If you’d rather I just shut up and let the devs get annoyed with the responses (if they read them at all), answer angrily (if at all), and close the thread, thus shutting down all criticism and hope of change in the future, then I can do so, if you think that would be more helpful.

dabeegmon · January 13, 2019, 12:22pm

What I’m finding really fascinating in the very long chain is the polarization.
@Ads20000 This is because the devs have a vision and they actually have no obligation to fold to users on this issue, it’s their software, you don’t have to use it.
@tony The Linux/FOSS way is to put users in control.
>Rather than use cron (or friends), the devs reinvented the wheel.

When I read this - - - - I understand one thing - - - - - an incredible polarization.
Now there has been talk of accommodation but if anything even that has largely diminished.

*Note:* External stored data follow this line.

Background: an optimization exercise with open tools, aiming at small area and a short achievable clock period. Do not read the settings as production practice.
The RTL was checked by simulation tests, not by an equivalence proof against the original design.
Power and IR drop assume default switching activity.

==> flow/design.v (outline; a module is shown in full before it is edited, if it fits) <==
// module lens_fpu: 239 lines
// module lens_fpu_mul24: 1077 lines
module lens_fpu (
    input             clk,
    input             rst,
    input             f_mv,
    input      [3:0]  f_port,
    input      [31:0] f_data,
    output reg [31:0] f_out,
    output reg [4:0]  f_fl,
    output reg        f_done
);
  // ...
==> flow/run.sh <==
#!/bin/bash
# synth_recipe.tcl (not shown) runs the flow's synth.tcl, then flattens the netlist and writes it again
# the make line also repeats each setting of config.mk as NAME=value (left out here)
make -C /OpenROAD-flow-scripts/flow DESIGN_CONFIG=/design/flow/config.mk WORK_HOME=/design/flow/orfs CLKGATE_MAP_FILE= SYNTH_SCRIPT=/design/flow/synth_recipe.tcl finish
==> flow/config.mk <==
export PLATFORM = sky130hd
export DESIGN_NAME = lens_fpu
export DESIGN_NICKNAME = lens_fpu
export VERILOG_FILES = /design/flow/design.v
export SDC_FILE = /design/flow/constraint.sdc
export NUM_CORES = 4
export LEC_CHECK = 0
export ABC_CLOCK_PERIOD_IN_PS = 4000
export CAP_MARGIN = 20
export CORE_MARGIN = 2
export CORE_UTILIZATION = 40
export SLEW_MARGIN = 20
==> flow/constraint.sdc <==
create_clock -name core_clock -period 17.0 [get_ports {clk}]
set_input_delay 3.4000 -clock core_clock [delete_from_list [all_inputs] [get_ports {clk}]]
set_output_delay 3.4000 -clock core_clock [all_outputs]
set_load 0.01 [all_outputs]
==> flow_summary_export.csv, run 1 <==
group,metric,value,unit
status,status,"finished clean",
cells_and_area,drive_gt1_share,5.96,%
sta,rsz0062_at_grt,"no",
floorplan,io_pins,77,
floorplan,start_util,40.2,%
setup_path,end_kind,"register",
place,dp_cells,8188,
sta,setup-violations-final,0,
clock_network,clock_sinks,187,
pwr,p_clk_share,15.7,%
clock_network,ctsHoldBuffers,0,
cells_and_area,inv_count,384,
yosys,synth-seq-cells,187,
pwr,p_seq_share,20.1,%
clock_network,htree_levels,4,
yosys,synth.avg_cell_area,6.46,µm²
cells_and_area,largest_reg_flops,48,
floorplan,taps,1524,
clock_network,clock-root-buffer,"clkbuf_16",
setup_path,reg2reg_to,"v1_v[46]$_DFF_P_",
detailed_routing,wl_met3,24.1,mm
hold_path,hold_start,"v1$_SDFF_PP0_",
setup_path,path_depth,28,
cells_and_area,multi_input_area_share,79.5,%
detailed_routing,drtIter0Drc,7985,
global_route,grt-busiest-layer,"met2",
cells_and_area,n_clock_buffer,17,
hold_path,hold_path_end,"f_done$_SDFF_PP0_",
sta,period_needed,9.29,ns
cells_and_area,diodes,0,
cells_and_area,final_cell_mix,"1078 x a21oi_1, 904 x nand2_1, 782 x o21ai_0, 403 x nor2_1, 364 x nand3_1",
sta,finalSetupTns,0,ns
yosys,yosys.cell_count.top_type,"a21oi_1",
sta,fin_ws,7.71,ns
setup_path,critical_path_class,"register to register",
cells_and_area,dominant-cell-class,"multi-input gates",
yosys,synth_top_area_share,11.6,%
cells_and_area,layoutNonFillerInstCount,8221,
setup_path,critPathLaunchType,"register",
clock_network,cts_resized,0,
yosys,yosysWarnings,1,
pwr,p_total,0.00281,W
yosys,synth_area,46500,µm²
==> run 2, diff against run 1 <==
--- a/flow/config.mk
+++ b/flow/config.mk
@@ -7,3 +7,2 @@
 export LEC_CHECK = 0
-export ABC_CLOCK_PERIOD_IN_PS = 4000
 export CAP_MARGIN = 20
==> run 2 against run 1 <==
Compared with the run above: register-to-register slack barely moved; first-iteration DRC count did not move; critical path depth did not move; combinational power barely moved.
Source: an optimization exercise on an open RTL-to-GDS flow (aim: small area, a short achievable clock period and few clock cycles per item). Production flows keep margins and buffers that such runs may drop. Function was checked by simulation only, so behaviour that the tests miss may differ from the original.

Design lat_cell, start of the top module:
module lat_cell (
    input  wire               clk,
    input  wire               rst,
    input  wire               start,
    output wire               ready,
    output reg                done,
    input  wire               cfg_invert,
    input  wire               cfg_dsrc,
    input  wire               cfg_aw,
    input  wire        [15:0] in_offset,
    input  wire signed [31:0] in_gain,
    input  wire signed [31:0] kp,
    input  wire signed [31:0] ki,
    input  wire signed [31:0] kd,
    input  wire        [15:0] alpha,
    input  wire signed [31:0] kt,
    input  wire signed [31:0] umin,
    input  wire signed [31:0] umax,
    input  wire signed [31:0] bias,
    input  wire signed [31:0] i_init,
    input  wire               hold,
    input  wire        [15:0] value,
    input  wire signed [31:0] tau,
    input  wire        [30:0] rate,
    input  wire               casc,
    input  wire signed [31:0] rho_src,
    input  wire               st_init,
    input  wire               st_done,
    input  wire signed [31:0] st_rho,
    input  wire signed [31:0] st_i,
    input  wire signed [31:0] st_dterm,
    input  wire signed [31:0] st_dprev,
    input  wire signed [31:0] st_u,
    output reg                o_init,
    output reg                o_done,
    output reg                o_ramping,
    output reg                o_event,
    output reg                o_satout,
    output reg          [4:0] o_sat,
    output reg  signed [31:0] o_rho,
    output reg  signed [31:0] o_i,
    output reg  signed [31:0] o_dterm,
    output reg  signed [31:0] o_dprev,
    output reg  signed [31:0] o_u
);
Size: about 10000 cells after synthesis, roughly 320 flip-flops, ~770 I/O pins, ~67000 µm² of cells after synthesis.
==> flow/config.mk <==
export PLATFORM = sky130hd
export DESIGN_NAME = lat_cell
export DESIGN_NICKNAME = lat_cell
export VERILOG_FILES = /design/flow/design.v
export SDC_FILE = /design/flow/constraint.sdc
export NUM_CORES = 4
export LEC_CHECK = 0
export ABC_AREA = 1
export CAP_MARGIN = 40
export CORE_MARGIN = 2
export CORE_UTILIZATION = 45
export SLEW_MARGIN = 30
==> flow/constraint.sdc <==
create_clock -name core_clock -period 24.0 [get_ports {clk}]
set_input_delay 4.8000 -clock core_clock [delete_from_list [all_inputs] [get_ports {clk}]]
set_output_delay 4.8000 -clock core_clock [all_outputs]
set_load 0.01 [all_outputs]
standard.sh (not shown) runs the stock make flow with config.mk's settings and CLKGATE_MAP_FILE= SYNTH_SCRIPT=/design/flow/synth_recipe.tcl, a recipe that flattens the netlist after the stock synthesis.
==> flow/flow/run.sh <==
#!/bin/bash
set -o pipefail
export SETUP_SLACK_MARGIN=16
bash standard.sh > standard.log 2>&1
The first run stopped in 5_1_grt on GRT-0232.
Testbench counts at the start, summed over its fixed seeds: cycles 24,228, items 3,200.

Another interesting point (scrolling back about 10 months in total) is that it would appear that the dev community might read any posting here but that they are no longer responding. This lack of responses further buttresses the understanding that there are some strict orders NOT to engage further. (Interesting that!)

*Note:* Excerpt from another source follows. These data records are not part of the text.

Source: an optimization exercise on an open RTL-to-GDS flow (aim: small area and a short achievable clock period). Production flows keep margins and buffers that such runs may drop.
In this exercise RTL edits were held to simulation tests only and were not proved equivalent to the original.

## design.v

```verilog
module bv_cp0 (
    input  wire        clk,
    input  wire        rst,         
    input  wire        issue,       
    input  wire [5:0]  op,          
    input  wire [23:0] ga,          
    input  wire [23:0] gb,          
    input  wire [23:0] gd,          
    output reg         r1_valid,    
    output reg  [23:0] r1_data,     
    output reg         r1_ill,      
    output reg         r4_valid,    
    output reg  [23:0] r4_data      
);
    function [3:0] code_bits(input [2:0] c);
        case (c)
            3'd1: code_bits = 4'd1;
            3'd2: code_bits = 4'd2;
            3'd3: code_bits = 4'd4;
            3'd4: code_bits = 4'd6;
            3'd5: code_bits = 4'd8;
            default: code_bits = 4'd0;
        endcase
    endfunction
    function [4:0] pair_bits(input [5:0] cc);
        case (cc)
            6'd0: pair_bits = 5'd0;
            6'd1: pair_bits = 5'd1;
            6'd2: pair_bits = 5'd2;
            6'd3: pair_bits = 5'd4;
            6'd4: pair_bits = 5'd6;
            6'd5: pair_bits = 5'd8;
            6'd6: pair_bits = 5'd0;
            6'd7: pair_bits = 5'd0;
            6'd8: pair_bits = 5'd1;
            6'd9: pair_bits = 5'd2;
            6'd10: pair_bits = 5'd3;
            6'd11: pair_bits = 5'd5;
            6'd12: pair_bits = 5'd7;
            6'd13: pair_bits = 5'd9;
            6'd14: pair_bits = 5'd1;
            6'd15: pair_bits = 5'd1;
            6'd16: pair_bits = 5'd2;
            6'd17: pair_bits = 5'd3;
            6'd18: pair_bits = 5'd4;
            6'd19: pair_bits = 5'd6;
            6'd20: pair_bits = 5'd8;
            6'd21: pair_bits = 5'd10;
            6'd22: pair_bits = 5'd2;
            6'd23: pair_bits = 5'd2;
            6'd24: pair_bits = 5'd4;
            6'd25: pair_bits = 5'd5;
            6'd26: pair_bits = 5'd6;
            6'd27: pair_bits = 5'd8;
            6'd28: pair_bits = 5'd10;
            6'd29: pair_bits = 5'd12;
            6'd30: pair_bits = 5'd4;
            6'd31: pair_bits = 5'd4;
            6'd32: pair_bits = 5'd6;
            6'd33: pair_bits = 5'd7;
            6'd34: pair_bits = 5'd8;
            6'd35: pair_bits = 5'd10;
            6'd36: pair_bits = 5'd12;
            6'd37: pair_bits = 5'd14;
            6'd38: pair_bits = 5'd6;
            6'd39: pair_bits = 5'd6;
            6'd40: pair_bits = 5'd8;
            6'd41: pair_bits = 5'd9;
            6'd42: pair_bits = 5'd10;
            6'd43: pair_bits = 5'd12;
            6'd44: pair_bits = 5'd14;
            6'd45: pair_bits = 5'd16;
            6'd46: pair_bits = 5'd8;
            6'd47: pair_bits = 5'd8;
            6'd48: pair_bits = 5'd0;
            6'd49: pair_bits = 5'd1;
            6'd50: pair_bits = 5'd2;
            6'd51: pair_bits = 5'd4;
            6'd52: pair_bits = 5'd6;
            6'd53: pair_bits = 5'd8;
            6'd54: pair_bits = 5'd0;
            6'd55: pair_bits = 5'd0;
            6'd56: pair_bits = 5'd0;
            6'd57: pair_bits = 5'd1;
            6'd58: pair_bits = 5'd2;
            6'd59: pair_bits = 5'd4;
            6'd60: pair_bits = 5'd6;
            6'd61: pair_bits = 5'd8;
            6'd62: pair_bits = 5'd0;
            6'd63: pair_bits = 5'd0;
            default: pair_bits = 5'd0;
        endcase
    endfunction
    function [2:0] code_at(input [23:0] w, input [2:0] p);
        code_at = w[21 - 3*p +: 3];
    endfunction
    function ge8(input [7:0] a, input [7:0] b);
        integer j;
        reg g;
        begin
            g = 1'b1;
            for (j = 0; j < 8; j = j + 1)
                g = (a[j] & ~b[j]) | ((a[j] | ~b[j]) & g);
            ge8 = g;
        end
    endfunction
    reg [23:0] snr [0:7];
    reg [23:0] thr [0:3];
    reg [23:0] tab [0:2];
    reg        res_rate;
    reg        res_none;
    reg [9:0]  res_d;
    reg [4:0]  res_fc;
    reg [4:0]  code_cnt;            
    reg [7:0]  th_s    [0:9];       
    reg [8:0]  ex_s;                
    reg [7:0]  cpend;               
    reg [2:0]  cptr;                
    reg        shv;                 
    reg [2:0]  shi;                 
    reg [23:0] shadow;
    reg [71:0] cbuf0, cbuf1;        
    reg [7:0]  cacc0, cacc1;        
    reg        eval_pend;
    reg [9:0]  eval_d;
    wire busy = (code_cnt != 5'd0);
    wire [23:0] res_word = {busy, res_rate, res_none, res_d, 6'd0, res_fc};
    wire go       = issue & ~rst;
    wire legal    = ~op[5] | (~op[4] & ~op[3] & ~(op[2] & op[1]));    
    wire is_wr    = go && (op[5:4] == 2'b00);
    wire is_rd    = (op[5:4] == 2'b01);
    reg  [15:0] wsel;
    integer wj;
    always @*
        for (wj = 0; wj < 16; wj = wj + 1)
            wsel[wj] = issue & ~op[5] & ~op[4] & (op[3:0] == wj);
    wire is_code  = go && (op == 6'h20);
    wire is_eval  = go && (op == 6'h21);
    wire is_nsym  = go && (op == 6'h25);
    wire r1_op    = is_rd || op == 6'h22 || op == 6'h23 || op == 6'h24;
    wire [7:0] thr_oct [0:11];
    genvar gi;
    generate
        for (gi = 0; gi < 4; gi = gi + 1) begin : g_thr
            assign thr_oct[3*gi]     = thr[gi][23:16];
            assign thr_oct[3*gi + 1] = thr[gi][15:8];
            assign thr_oct[3*gi + 2] = thr[gi][7:0];
        end
    endgenerate
    wire [8:0] extra = {1'b0, thr_oct[10]} + (res_fc[4] ? 9'd0 : {1'b0, thr_oct[11]});
    integer r, k, c;
    wire        cact  = shv | cpend[cptr];
    wire [2:0]  cidx  = shv ? shi : cptr;
    wire [23:0] cword = shv ? shadow : snr[cptr];
    reg [8:0]  pc0, pc1;            
    reg [4:0]  ps0, ps1;            
    reg [7:0]  snr_k;
    reg [9:0]  snr_m;               
    reg [2:0]  code_k;
    always @* begin
        ps0 = 5'd0;
        ps1 = 5'd0;
        for (k = 0; k < 3; k = k + 1) begin
            snr_k = cword[23 - 8*k -: 8];
            snr_m = {2'b00, snr_k} - {1'b0, ex_s};
            for (r = 0; r < 2; r = r + 1) begin
                code_k = 3'd0;
                for (c = 1; c <= 5; c = c + 1)
                    if (!snr_m[9] && ge8(snr_m[7:0], th_s[5*r + c - 1]))
                        code_k = c[2:0];
                if (r == 0) begin
                    pc0[8 - 3*k -: 3] = code_k;
                    ps0 = ps0 + {1'b0, code_bits(code_k)};
                end else begin
                    pc1[8 - 3*k -: 3] = code_k;
                    ps1 = ps1 + {1'b0, code_bits(code_k)};
                end
            end
        end
    end
    wire sh_load = is_wr && !op[3] && cpend[op[2:0]] && !(!shv && cptr == op[2:0]);
    wire [9:0] d0 = {1'b0, cacc0, 1'b0};
    wire [9:0] d1 = {2'b00, cacc1} + {1'b0, cacc1, 1'b0};
    wire       crate = d1 > d0;
    wire [9:0] cd    = crate ? d1 : d0;
    reg [7:0] esum;
    reg       eres;
    reg [9:0] ed;
    always @* begin
        esum = 8'd0;
        eres = 1'b0;
        for (k = 0; k < 24; k = k + 1) begin
            esum = esum
                + {7'd0, code_at(tab[k / 8], k % 8) == 3'd1}
                + {6'd0, code_at(tab[k / 8], k % 8) == 3'd2 || code_at(tab[k / 8], k % 8) == 3'd4, 1'b0}
                + {5'd0, code_at(tab[k / 8], k % 8) == 3'd3 || code_at(tab[k / 8], k % 8) == 3'd4, 2'b0}
                + {4'd0, code_at(tab[k / 8], k % 8) == 3'd5, 3'b0};
            if (code_at(tab[k / 8], k % 8) > 3'd5)
                eres = 1'b1;
        end
        if (eres)
            ed = 10'd0;
        else if (res_rate)
            ed = {2'b00, esum} + {1'b0, esum, 1'b0};
        else
            ed = {1'b0, esum, 1'b0};
    end
    reg [23:0] dep_val;
    reg [2:0]  ext_val;
    always @* begin
        for (k = 0; k < 8; k = k + 1)
            dep_val[21 - 3*k +: 3] = (gb[2:0] == k) ? ga[2:0] : gd[21 - 3*k +: 3];
        case (gb[2:0])
            3'd0: ext_val = ga[23:21];
            3'd1: ext_val = ga[20:18];
            3'd2: ext_val = ga[17:15];
            3'd3: ext_val = ga[14:12];
            3'd4: ext_val = ga[11:9];
            3'd5: ext_val = ga[8:6];
            3'd6: ext_val = ga[5:3];
            default: ext_val = ga[2:0];
        endcase
    end
    wire [23:0] rd_q0 = op[1] ? (op[0] ? snr[3] : snr[2]) : (op[0] ? snr[1] : snr[0]);
    wire [23:0] rd_q1 = op[1] ? (op[0] ? snr[7] : snr[6]) : (op[0] ? snr[5] : snr[4]);
    wire [23:0] rd_q2 = op[1] ? (op[0] ? thr[3] : thr[2]) : (op[0] ? thr[1] : thr[0]);
    wire [23:0] rd_q3 = op[1] ? (op[0] ? res_word : tab[2]) : (op[0] ? tab[1] : tab[0]);
    wire [23:0] rd_val = op[3] ? (op[2] ? rd_q3 : rd_q2) : (op[2] ? rd_q1 : rd_q0);
    reg [23:0] r1_next;
    always @* begin
        if (!op[5])
            r1_next = rd_val;
        else if (op[2])
            r1_next = dep_val;
        else if (op[0])
            r1_next = {21'd0, ext_val};
        else
            r1_next = {pair_bits(ga[23:18]), pair_bits(ga[17:12]),
                       pair_bits(ga[11:6]), pair_bits(ga[5:0]), 4'd0};
    end
    reg [23:0] r1_q;
    reg        r1_cnt;
    always @* begin
        if (r1_cnt)
            r1_data = {17'd0, {2'd0, r1_q[23:19]} + {2'd0, r1_q[18:14]}
                            + {2'd0, r1_q[13:9]}  + {2'd0, r1_q[8:4]}};
        else
            r1_data = r1_q;
    end
    localparam S0 = 2, S1 = 9, S2 = 8, S3 = 8;
    localparam E0 = 27 - S0, E1 = E0 - S1, E2 = E1 - S2;    
    wire [26:0] ns_x0 = {ga, 3'b101};
    reg        ns_v1, ns_v2, ns_v3;
    reg [9:0]  ns_r1, ns_r2, ns_r3;
    reg [9:0]  ns_d1, ns_d2, ns_d3;
    reg [26:0] ns_x1, ns_x2, ns_x3;
    wire [9:0]  ns_rem [0:26];      
    wire [26:0] ns_qb;              
    genvar si;
    generate
        for (si = 26; si >= 0; si = si - 1) begin : g_div
            localparam ST = (si >= E0) ? 0 : (si >= E1) ? 1 : (si >= E2) ? 2 : 3;
            wire [26:0] xw = (ST == 0) ? ns_x0 : (ST == 1) ? ns_x1 : (ST == 2) ? ns_x2 : ns_x3;
            wire [9:0]  dv = (ST == 0) ? res_d : (ST == 1) ? ns_d1 : (ST == 2) ? ns_d2 : ns_d3;
            wire [9:0]  ri;
            if (si == 26)
                assign ri = 10'd0;
            else if (si == E0 - 1)
                assign ri = ns_r1;
            else if (si == E1 - 1)
                assign ri = ns_r2;
            else if (si == E2 - 1)
                assign ri = ns_r3;
            else
                assign ri = ns_rem[si + 1];
            wire [10:0] t  = {ri, xw[si]};
            wire [11:0] df = {1'b0, t} - {2'b00, dv};
            assign ns_qb[si] = ~df[11];
            wire [9:0] rf = ns_qb[si] ? df[9:0] : t[9:0];
            if (27 - si < 10)
                assign ns_rem[si] = rf & ((10'd1 << (27 - si)) - 10'd1);
            else
                assign ns_rem[si] = rf;
        end
    endgenerate
    wire [26:0] ns_w1 = {ns_qb[26:E0], ns_x0[E0-1:0]};
    wire [26:0] ns_w2 = {ns_x1[26:E0], ns_qb[E0-1:E1], ns_x1[E1-1:0]};
    wire [26:0] ns_w3 = {ns_x2[26:E1], ns_qb[E1-1:E2], ns_x2[E2-1:0]};
    wire [23-E2:0] ns_qh  = ns_x3[23:E2];
    wire [23-E2:0] ns_qh1 = ns_qh + 1'b1;
    wire [E2-1:0]  ns_ql  = ns_qb[E2-1:0];
    wire [23:0]    ns_q1  = {(&ns_ql) ? ns_qh1 : ns_qh, ns_ql};
    reg  [23:0] r4_q;
    reg         r4_dz;
    always @*
        r4_data = r4_dz ? 24'd0 : {r4_q[23:E2], r4_q[E2-1:0] + 1'b1};
    always @(posedge clk) begin
        r1_q    <= r1_next;
        r1_cnt  <= op[5] & ~op[2] & ~op[0];
        shadow  <= rd_val;
        eval_d  <= ed;
        ns_r1 <= ns_rem[E0]; ns_x1 <= ns_w1; ns_d1 <= res_d;
        ns_r2 <= ns_rem[E1]; ns_x2 <= ns_w2; ns_d2 <= ns_d1;
        ns_r3 <= ns_rem[E2]; ns_x3 <= ns_w3; ns_d3 <= ns_d2;
        r4_q    <= ns_q1;
        r4_dz   <= (ns_d3 == 10'd0);
        if (rst) begin
            for (k = 0; k < 8; k = k + 1) snr[k] <= 24'd0;
            for (k = 0; k < 4; k = k + 1) thr[k] <= 24'd0;
            for (k = 0; k < 3; k = k + 1) tab[k] <= 24'd0;
            res_rate  <= 1'b0;
            res_none  <= 1'b0;
            res_d     <= 10'd0;
            res_fc    <= 5'd0;
            code_cnt  <= 5'd0;
            cpend     <= 8'd0;
            shv       <= 1'b0;
            eval_pend <= 1'b0;
            r1_valid  <= 1'b0;
            r1_ill    <= 1'b0;
            ns_v1 <= 1'b0; ns_v2 <= 1'b0; ns_v3 <= 1'b0; r4_valid <= 1'b0;
        end else begin
            if (code_cnt == 5'd1 && !is_code) begin
                tab[0] <= crate ? cbuf1[71:48] : cbuf0[71:48];
                tab[1] <= crate ? cbuf1[47:24] : cbuf0[47:24];
                tab[2] <= crate ? cbuf1[23:0]  : cbuf0[23:0];
                res_rate <= crate;
                res_none <= (cd == 10'd0);
                res_d    <= cd;
            end
            if (eval_pend) begin
                res_none <= (eval_d == 10'd0);
                res_d    <= eval_d;
            end
            for (k = 0; k < 8; k = k + 1)
                if (wsel[k]) snr[k] <= ga;
            for (k = 0; k < 4; k = k + 1)
                if (wsel[8 + k]) thr[k] <= ga;
            for (k = 0; k < 3; k = k + 1)
                if (wsel[12 + k]) tab[k] <= ga;
            if (wsel[15]) begin
                res_rate <= ga[22];
                res_none <= ga[21];
                res_d    <= ga[20:11];
                res_fc   <= ga[4:0];
            end
            if (code_cnt != 5'd0)
                code_cnt <= code_cnt - 5'd1;
            for (k = 0; k < 8; k = k + 1)
                if (cact && cidx == k) begin
                    cbuf0[71 - 9*k -: 9] <= pc0;
                    cbuf1[71 - 9*k -: 9] <= pc1;
                end
            if (!shv)
                cptr <= cptr + 3'd1;
            shv <= sh_load;
            shi <= op[2:0];
            if (is_code) begin
                code_cnt <= 5'd27;
                cpend    <= 8'hFF;
                cacc0    <= 8'd0;
                cacc1    <= 8'd0;
                for (k = 0; k < 10; k = k + 1)
                    th_s[k] <= thr_oct[k];
                ex_s <= extra;
            end else begin
                if (cact) begin
                    cacc0 <= cacc0 + {3'd0, ps0};
                    cacc1 <= cacc1 + {3'd0, ps1};
                end
                if (!shv)
                    cpend[cptr] <= 1'b0;
                if (sh_load)
                    cpend[op[2:0]] <= 1'b0;
            end
            eval_pend <= is_eval;
            r1_valid <= go & r1_op;
            r1_ill   <= go & ~legal;
            ns_v1 <= is_nsym;
            ns_v2 <= ns_v1;
            ns_v3 <= ns_v2;
            r4_valid <= ns_v3;
        end
    end
endmodule
```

Philosophically there have been quite a number of arguments presented here as to why the ‘vision’ as you have termed it really isn’t getting the traction expected from the dev team.
My thinking is that there is presently a market for this from those that aren’t worried about the issues that have been raised (over and over again) and from corporate embedded system development (a part of IoT) where it will be locked into a ‘do not upgrade’ setup because corporate doesn’t want the headache of dealing with upgrade issues from users.
The likelihood of me actually uploading the many pages of logs needed for anyone to exactly ascertain the cause of my system shutting itself down 4 consecutive months after I added a firewall rule disallowing access to revisions - - - - well its quite low. Why you ask - - - - my ability to trust this process has been very badly bruised - - - - I followed directions and dev team suggestions - - - - - and I got something that I didn’t want - - - - something I can’t even remove (except with a fairly complicated multi-step process) that I haven’t taken the time to work on because I use computers as tools to do other things and I just haven’t had time to battle with something that is going to be a time sink hole.

Ads20000 · January 13, 2019, 11:49pm

You do not need to ‘upload … many pages of logs’, just journalctl for the time that your computer shut down. If you are unable to provide this then the developers cannot have any way of working out what your issue is for themselves.